Thursday, April 30, 2009
The False Promise of Market Fundamentalism by Henry CK Liu
Market fundamentalism is the belief that the optimum common interest is only achievable through a free market equilibrium created by the effect of countless individual decisions of all market participants each freely seeking to maximize his/her own private gain and that such market equilibrium should not be distorted by any collective measures in the name of the common good. It is summed up by Margaret Thatcher's infamous declaration that there is no such thing as society.
The fact is that in a world of sovereign states, all economies are command economies. The United States, the Mecca of market fundamentalism, commands its alleged market economy in the name of national security. While the US tirelessly advocates free trade, foreign trade is a declared instrument of US foreign policy. President George W Bush declares that "open trade is a moral imperative" to spread democracy around the world. The White House Council of Economic Advisers is organizationally subservient to the National Security Council. National-security concerns dictate trade policies the US adopts for its economic relations with different foreign countries.
World trade today is free only to the extent of being free to support US unilateralism. For the US imperium, the line between foreign policy and domestic policy is disappearing to make room for global policy. The sole superpower views the world as its oyster, and global trade is to replace foreign trade in a global economy the rules for which are set by a World Trade Organization dominated by the sole superpower.

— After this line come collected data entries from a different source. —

===== src/rtl/gtech_gate_exerciser_if.sv =====
// Exerciser <-> gate-under-test bundle: stimulus, gate output, run control and results.
interface gtech_gate_exerciser_if;
  logic       START;
  logic       A;
  logic       B;
  logic       C;
  logic       D;
  logic       ZIN;
  logic       BUSY;
  logic       DONE;
  logic       PASS;
  logic [4:0] ERR_CNT;
  logic [3:0] FAIL_VEC;
  logic       FAIL_VALID;

  modport master (
    input  START,
    input  ZIN,
    output A,
    output B,
    output C,
    output D,
    output BUSY,
    output DONE,
    output PASS,
    output ERR_CNT,
    output FAIL_VEC,
    output FAIL_VALID
  );

  modport slave (
    output START,
    output ZIN,
    input  A,
    input  B,
    input  C,
    input  D,
    input  BUSY,
    input  DONE,
    input  PASS,
    input  ERR_CNT,
    input  FAIL_VEC,
    input  FAIL_VALID
  );
endinterface


===== src/rtl/gtech_gate_exerciser.sv =====
// Sweeps all 16 input vectors of a 4-in/1-out gate and checks ZIN
// against the TRUTH table; reports mismatch count and first failing vector.
module gtech_gate_exerciser #(
  parameter logic [15:0] TRUTH      = 16'h0777,
  parameter int unsigned SETTLE_CYC = 1
) (
  input  logic                   CP,
  input  logic                   RST,
  gtech_gate_exerciser_if.master bus
);

  typedef enum logic [1:0] {
    IDLE,
    HOLD,
    SAMPLE
  } state_t;

  localparam logic [3:0] SETTLE = 4'(SETTLE_CYC);
  localparam state_t FIRST = (SETTLE == 4'd0) ? SAMPLE : HOLD;

  state_t     state;
  logic [3:0] vec;
  logic [3:0] cnt;
  logic       busy;
  logic       done;
  logic       pass;
  logic [4:0] err;
  logic [3:0] fvec;
  logic       fvalid;

  logic       mis;
  logic [4:0] err_nxt;

  always_comb begin
    mis     = 1'b0;
    err_nxt = err;
    if (state == SAMPLE) begin
      mis     = (bus.ZIN != TRUTH[vec]);
      err_nxt = err + {4'd0, mis};
    end
  end

  always_ff @(posedge CP) begin
    if (RST) begin
      state  <= IDLE;
      vec    <= 4'd0;
      cnt    <= 4'd0;
      busy   <= 1'b0;
      done   <= 1'b0;
      pass   <= 1'b0;
      err    <= 5'd0;
      fvec   <= 4'd0;
      fvalid <= 1'b0;
    end else begin
      done <= 1'b0;
      unique case (state)
        IDLE: begin
          if (bus.START) begin
            vec    <= 4'd0;
            cnt    <= SETTLE;
            err    <= 5'd0;
            fvec   <= 4'd0;
            fvalid <= 1'b0;
            pass   <= 1'b0;
            busy   <= 1'b1;
            state  <= FIRST;
          end
        end
        HOLD: begin
          cnt <= cnt - 4'd1;
          if (cnt == 4'd1) state <= SAMPLE;
        end
        SAMPLE: begin
          err <= err_nxt;
          if (mis && !fvalid) begin
            fvec   <= vec;
            fvalid <= 1'b1;
          end
          if (vec != 4'd15) begin
            vec   <= vec + 4'd1;
            cnt   <= SETTLE;
            state <= FIRST;
          end else begin
            vec   <= 4'd0;
            busy  <= 1'b0;
            done  <= 1'b1;
            pass  <= (err_nxt == 5'd0);
            state <= IDLE;
          end
        end
        default: state <= IDLE;
      endcase
    end
  end

  assign bus.A          = vec[3];
  assign bus.B          = vec[2];
  assign bus.C          = vec[1];
  assign bus.D          = vec[0];
  assign bus.BUSY       = busy;
  assign bus.DONE       = done;
  assign bus.PASS       = pass;
  assign bus.ERR_CNT    = err;
  assign bus.FAIL_VEC   = fvec;
  assign bus.FAIL_VALID = fvalid;

endmodule


===== src/flat_wrapper.sv =====
// flat-port wrapper written by rule: the top's interface ports become plain ports
module gtech_gate_exerciser_flat 
#(
  parameter logic [15:0] TRUTH      = 16'h0777,
  parameter int unsigned SETTLE_CYC = 1
)
  (CP, RST, bus_START, bus_ZIN, bus_A, bus_B, bus_C, bus_D, bus_BUSY, bus_DONE, bus_PASS, bus_ERR_CNT, bus_FAIL_VEC, bus_FAIL_VALID);
  gtech_gate_exerciser_if bus_i ();
  input  logic CP;
  input  logic RST;
  input wire logic [$bits(bus_i.START)-1:0] bus_START;
  input wire logic [$bits(bus_i.ZIN)-1:0] bus_ZIN;
  output wire logic [$bits(bus_i.A)-1:0] bus_A;
  output wire logic [$bits(bus_i.B)-1:0] bus_B;
  output wire logic [$bits(bus_i.C)-1:0] bus_C;
  output wire logic [$bits(bus_i.D)-1:0] bus_D;
  output wire logic [$bits(bus_i.BUSY)-1:0] bus_BUSY;
  output wire logic [$bits(bus_i.DONE)-1:0] bus_DONE;
  output wire logic [$bits(bus_i.PASS)-1:0] bus_PASS;
  output wire logic [$bits(bus_i.ERR_CNT)-1:0] bus_ERR_CNT;
  output wire logic [$bits(bus_i.FAIL_VEC)-1:0] bus_FAIL_VEC;
  output wire logic [$bits(bus_i.FAIL_VALID)-1:0] bus_FAIL_VALID;
  assign bus_i.START = bus_START;
  assign bus_i.ZIN = bus_ZIN;
  assign bus_A = bus_i.A;
  assign bus_B = bus_i.B;
  assign bus_C = bus_i.C;
  assign bus_D = bus_i.D;
  assign bus_BUSY = bus_i.BUSY;
  assign bus_DONE = bus_i.DONE;
  assign bus_PASS = bus_i.PASS;
  assign bus_ERR_CNT = bus_i.ERR_CNT;
  assign bus_FAIL_VEC = bus_i.FAIL_VEC;
  assign bus_FAIL_VALID = bus_i.FAIL_VALID;
  gtech_gate_exerciser #(.TRUTH(TRUTH), .SETTLE_CYC(SETTLE_CYC)) u_core (.CP(CP), .RST(RST), .bus(bus_i));
endmodule

===== config.mk =====
export PLATFORM = sky130hd
export DESIGN_NAME = gtech_gate_exerciser_flat
export DESIGN_NICKNAME = d
export VERILOG_FILES = /design/src/rtl/gtech_gate_exerciser_if.sv /design/src/rtl/gtech_gate_exerciser.sv /design/src/flat_wrapper.sv
export SDC_FILE = /design/constraint.sdc
export NUM_CORES = 1
export LEC_CHECK = 0
export ABC_AREA = 1
export BUFFER_PORTS_ARGS = -buffer_cell sky130_fd_sc_hd__buf_2
export CORE_MARGIN = 5
export CORE_UTILIZATION = 35
export DETAILED_ROUTE_END_ITERATION = 8
export PLACE_DENSITY_LB_ADDON = 0.2
export RECOVER_POWER = 25
export SETUP_SLACK_MARGIN = 0.5
export SYNTH_ARGS = -nofsm -noshare
export SYNTH_HDL_FRONTEND = slang
export SYNTH_SLANG_ARGS = --single-unit

===== constraint.sdc =====
create_clock -name CP -period 3.68 [get_ports CP]
set_input_delay 0.552 -clock CP [delete_from_list [all_inputs] [get_ports CP]]
set_output_delay 0.552 -clock CP [all_outputs]
set_load 0.02 [all_outputs]

==> impl_metrics.ini, run 1 <==
[detailed_routing]
dr.pass1.iters = 4
via_per_inst = 4.71
drt_iter0_markers = 46
ant_nets = 0
wire_per_inst_um = 11.9
dr_total_vias = 1041
drt-total-wl_mm = 2.63
drc = 0

[cts]
clock-sinks = 24
path_clk_slew_ns = 0.12
clock_latency_ns = 0.31
numCtsBuffers = 3
clock-root-buffer = clkbuf_4
cts_max_level = 1
cts_hold_buf = 0
post_cts_buffers = 0
cts_resized = 0
cts_tree = yes
cts_buffer_depth = 2

[critical_path]
required_ns = 3.95
r2r-end = u_core.bus.FAIL_VEC[3]
end_kind = flip-flop
worstPathMaxFanout = 14
reg2reg_setup_slack_ns = 2.09
worstReg2RegStart = u_core.state[0]
critPathKind = in -> reg
crit_path_start = RST
cp-start-kind = primary input
worst_r2r_path_depth = 7
arrival_ns = 1.88

[placed_design]
port_buffers = 20
globalplace.congestion = 0.833
placed_cells = 218
hpwl_mm = 1.98
post-place-ws_ns = 1.75

[worst_hold_path]
hold_class = reg -> reg
min_from = u_core.bus.BUSY

[sta]
fin_skew_ns = 0.00372
finalWorstSetupSlack_ns = 2.07
rsz0062_at_grt = false
tns_ns = 0
slew_headroom_pct = 50.7
fin_crit_ns = 1.61
period_share_pct = 43.8
setup_viol = 0
final_hold_viol_count = 0
worstMarginPinSlew_ns = 0.740
final-max-slew-violation-count = 0
fmax_mhz = 620

[yosys]
syn_area_mm2 = 0.00117
syn_area_per_cell_um2 = 7.63
synth.top_cells.by_count = 33 x nand2_1, 24 x dfxtp_1, 16 x inv_1
synth_area_leaders = dfxtp_1 41%, nand2_1 11%, nand3_1 6.0%
yosys_warnings = 0
yosys.area.top_type = dfxtp_1
postSynthCellCount = 153
yosysTopAreaCellShare_pct = 41.2
synth_edf_count = 0
synth_seq_area_share_pct = 41.2
synth_async_sr_flop_share_pct = 0
ys_types = 27
yosysMostFrequentCell = nand2_1
ys.flop_type = dfxtp_1
syn_nets = 162
ys_ff_latch = 24

[global_routing]
grt_usage_pct = 12.7
antenna_found_initial = 0
grt_max_degree = 15
grt_pass1_wl_mm = 4.37
grt-ovfl-total = 0
grt_pass1_vias = 1007

[layout]
fin_nets = 186
area_growth_pct = 13.3
diodes = 0
final-instance-count-excl-fill = 221
fin_util_pct = 40.3
final_layout_size_suffix_gt1_share_pct = 18.9
fillCellCount = 360

[floorplan]
fp.dieH_um = 67.8
initial_core_util_pct = 35.5
die_area_mm2 = 0.00459
rows = 21
io_pins = 21
core_area_mm2 = 0.00328
dieWidth_um = 67.8

[pwr]
irDropWorstVdd_mv = 0.203
p_leak_nw = 0.593
totalPowerFinal_mw = 0.455
power_density_mw_per_mm2 = 344

[run]
cap_violations = 0

[run_status]
outcome = complete, no violations
-- per-layer routing --
metal / wire length, µm / vias to the layer above / track usage [%]
li1: - / 544 / -
met1: 1140 / 481 / 14.4
met2: 1370 / 14 / 22.8
met3: 108 / 2 / 3.99
met4: 16 / 0 / 3.04
met5: 0 / - / 0
-- stage by stage --
step	cell area, µm²	hold WS (ns)
after CTS	1340	0.472
after global placement	1320	0.450
after global routing	1320	0.495
after floorplan	1170	0.484
final	1320	0.468
after detailed placement	1320	0.452
-- logic make-up (layout without fill, tap and decap cells) --
family                     Yosys count  in the layout  synth area share (%)
adders and majority gates            5              5                  5.36
AOI/OAI and AO/OA                   24             24                  12.4
DFF                                 24             24                  41.2
xor gates and xnor gates             3              3                  2.89
and+or+nand+nor                     75             75                  30.9
buffers and inverters               22             44                  7.29
-- cell usage in the layout, fill, tap and decap left out, types with 2 or more instances in the layout --
cell type  Yosys  final
nand2_1       33     34
dfxtp_1       24     24
buf_2          0     19
inv_1         16     18
nand3_1       14     15
nor2_1        14     14
a21oi_1       12     13
ha_1           5      5
o21ai_0        4      4
nand2_4        3      3
nor3_1         3      3
clkbuf_4       0      3
inv_2          4      2
nand4_1        2      2
nand2_2        3      2
o21ai_1        2      2
xor2_1         2      2
-- critical path, cell delays in order --
cell	delay [ns]
clkbuf_1	0.54
inv_1	0.35
nand3_1	0.17
nor2_1	0.06
o21ai_1	0.08
nand2_1	0.07
inv_1	0.05
-- layout make-up --
| type | count | area, µm² | share of cell area, % |
|---|---|---|---|
| multi-input cells | 107 | 583 | 44.1 |
| well taps | 46 | 57.6 | 4.35 |
| flip-flops and latches | 24 | 480 | 36.3 |
| clock buffers | 3 | 22.5 | 1.70 |
| inverters | 21 | 80.1 | 6.05 |
| repair buffers | 20 | 98.8 | 7.47 |
-- state kept, by name (all words and copies together) (netlist names), named ones only --
signal	flops
u_core.bus.FAIL_VEC	4
u_core.vec	4
u_core.bus.FAIL_VALID	1
u_core.bus.DONE	1
u_core.bus.BUSY	1
u_core.cnt	4
u_core.state	2
u_core.bus.ERR_CNT	5
u_core.bus.PASS	1
-- how the worst min path moves through the flow --
stage | end | slack (ns) | cells after the start
final | u_core.bus.BUSY | 0.47 | 2
after global routing | u_core.bus.BUSY | 0.49 | 2
after CTS | u_core.bus.BUSY | 0.47 | 2
after detailed placement | u_core.bus.BUSY | 0.45 | 2
after global placement | u_core.bus.BUSY | 0.45 | 2
after floorplan | u_core.cnt[3] | 0.48 | 2
-- power by group --
group | switching [mW] | internal, mW | total [mW]
combinational | 0.0455 | 0.0219 | 0.0674
clock | 0.0737 | 0.0383 | 0.112
sequential | 0.00623 | 0.269 | 0.275
(Power assumes the default switching activity.)
==> run 2, diff against run 1 <==
==> constraint.sdc (replaced) <==
create_clock -name CP -period 1.3 [get_ports CP]
set_input_delay 0.195 -clock CP [delete_from_list [all_inputs] [get_ports CP]]
set_output_delay 0.195 -clock CP [all_outputs]
set_load 0.02 [all_outputs]
==> impl_metrics.ini, run 2 (synthesis gave the netlist of run 1 again) <==
[run_status]
violations = setup timing
outcome = finished with violations

[cts]
cts_max_level = 1
clock_latency_ns = 0.32
cts_tree = yes
path_clk_slew_ns = 0.14
cts_buffer_depth = 2
clock-root-buffer = clkbuf_4
clock-sinks = 24
numCtsBuffers = 3
cts_hold_buf = 0

[global_routing]
grt_max_degree = 15
antenna_found_initial = 0
grt-ovfl-total = 0
grt_pass1_wl_mm = 5.09
grt_usage_pct = 14.7
grt_pass1_vias = 1157

[floorplan]
fp.dieH_um = 67.8
io_pins = 21
dieWidth_um = 67.8
initial_core_util_pct = 35.5
core_area_mm2 = 0.00328
die_area_mm2 = 0.00459
rows = 21

[critical_path]
required_ns = 1.57
worst_path_max_delay_cell = dfxtp_2
cp-start-kind = flip-flop
critPathKind = reg -> reg
end_kind = flip-flop
worstPathMaxFanout = 2
crit_chain = xor2_2 -> ha_4 -> ha_4 -> nand3_2 -> o21bai_1 -> nand2_1 -> nor2_1 -> nand2_1 -> a21oi_1
arrival_ns = 1.72
max_stage_delay_ns = 0.36

[pwr]
irDropWorstVdd_mv = 0.541
p_leak_nw = 0.805
power_density_mw_per_mm2 = 853

[layout]
diodes = 0
area_growth_pct = 66.2
layout_common_cells = 25 x nand2_1, 22 x buf_6, 18 x buf_4
fillCellCount = 290
final_layout_size_suffix_gt1_share_pct = 55.0
fin_util_pct = 59.1
mostFrequentLayoutCell = nand2_1
fin_nets = 212
largest_reg_flops = 5
stdcell_area_mm2 = 0.00194

[sta]
period_share_pct = 112
slew_headroom_pct = 74.1
fin_skew_ns = 0.00323
final_hold_viol_count = 0
fmax_mhz = 689
finalWorstSetupSlack_ns = -0.151
hold_ws_ns = 0.228
worstMarginPinSlew_ns = 0.386
setup_viol = 4
final-max-slew-violation-count = 0
rsz0062_at_grt = true
fin_crit_ns = 1.45

[detailed_routing]
drt-total-wl_mm = 3.10
via_per_inst = 4.82
drt_iter0_markers = 39
dr.pass1.iters = 5
dr_total_vias = 1196
drc = 0
ant_nets = 0
wire_per_inst_um = 12.5

[placed_design]
hpwl_mm = 2.02
placed_area_mm2 = 0.00145
port_buffers = 20
globalplace.congestion = 0.777
post-place-ws_ns = -0.176

[worst_hold_path]
hold_class = in -> reg

[run]
cap_violations = 0
## run 2: changes by cell type in the layout (fill, tap and decap cells not counted), moves of 5 or more
cell / change
nand2_1: -9
buf_2: -14
dfxtp_4: +6
nor2_1: -5
dfxtp_2: +13
dfxtp_1: -19
buf_6: +22
buf_4: +18
nand3_1: -6
## run 2: per-layer routing
metal | part of all wire [%] | wire length (µm) | track usage (%)
met1 | 41 | 1260 | 16.6
met3 | 4.0 | 123 | 2.50
met2 | 54 | 1670 | 27.1
met5 | 0 | 0 | 0
met4 | 1.6 | 49 | 6.08
## run 2: what timing repair did
item / in CTS / in global routing
cloned: 1 / 0
pin swaps: 9 / 9
buffers inserted: 10 / 10
resized for setup: 57 / 31
endpoints found under the setup margin: 41 / 41
## run 2: power breakdown
group	leakage [nW]	internal, mW	total (mW)	switching [mW]
clock network	0.0279	0.312	0.548	0.236
logic	0.573	0.140	0.331	0.191
registers	0.205	0.753	0.776	0.0236
## run 2: final cells by class
type / count / area, µm² / share of cell area [%]
Tap cell: 46 / 57.6 / 2.97
Inverter: 21 / 101 / 5.22
Clock inverter: 1 / 30.0 / 1.55
Timing Repair Buffer: 45 / 408 / 21.0
Multi-Input combinational cell: 107 / 793 / 40.9
Sequential cell: 24 / 519 / 26.8
Timing Repair inverter: 1 / 8.76 / 0.451
Clock buffer: 3 / 22.5 / 1.16
## run 2: through the flow
step	total power [mW]	cells	setup TNS (ns)
2_1_floorplan	0.966	153	-0.183
3_3_place_gp	1.02	223	-0.272
3_5_place_dp	1.03	223	-0.361
4_1_cts	1.61	238	-0.432
5_1_grt	1.74	248	-0.901
6_report	1.66	248	-0.349
## run 2: worst paths after layout
kind	endpoint	cells past startpoint	startpoint	slack [ns]
max reg2reg	u_core.bus.PASS	9	flip-flop	-0.15
max	u_core.bus.PASS	9	flip-flop	-0.15
min	u_core.cnt[0]	4	RST	0.23
min reg2reg	u_core.bus.PASS	2	u_core.bus.PASS	0.48
## run 2: worst max-delay path, delay by kind of cell (launching register included)
kind | cells | cell delay, ns
AOI/OAI and AO/OA | 2 | 0.23
adders and majority gates | 2 | 0.31
xor gates and xnor gates | 1 | 0.19
and+or+nand+nor | 4 | 0.32
DFF | 1 | 0.36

Market fundamentalism as the term is generally used in macroeconomics is a key component of neoliberal globalization of trade, in the same sense that the British, through Adam Smith, promoted "free trade" in the 18th-19th centuries. The difference between Smithian free trade and today's neoliberal market fundamentalism is that British free trade was limited to the sphere of political influence within the British Empire, whereas neoliberal market fundamentalism aims to be truly global. The Washington Consensus is a conditionality for inclusion into global market fundamentalism through intervention on national sovereignty over monetary and fiscal policies.
Eisuke Sakakibara, Japan's former vice-minister for international finance, widely known as Mr. Yen, in a speech titled "The End of Market Fundamentalism" before the Foreign Correspondent's Club in Tokyo on January 22, 1999, presented a coherent and wide-ranging critique of global macro-orthodoxy. His view, that each national economic system must conform to agreed international trade rules and regulations but need not assimilate the domestic rules and regulations of another country, is heresy to US-led, one-size-fits-all globalization. This view was prescient in view of the globalized market conditions that had led to the current financial crisis and is at variance with that put forth in the 2009 London G20 summit.
Market fundamentalism helps no economy. It helps only selected segments in economies that subscribe to it. Since the segment most helped by market economy is in political control of the US polity, market fundamentalism is billed as being the appropriate doctrine for the US and hence the world as well. Dollar hegemony is also detrimental to the US economy, as it is only good for the global dollar economy of which the US economy is but one component, albeit a key major one. Through globalization and the growth of euro-dollars (the name given to all offshore dollars everywhere and has no direct relation to the euro or the EU), the dollar economy is increasingly detached from the US economy. What is good for the dollar economy is not necessarily good for the US economy. Economic nationalists in the US are beginning to understand the threat of dollar hegemony to the US economy itself.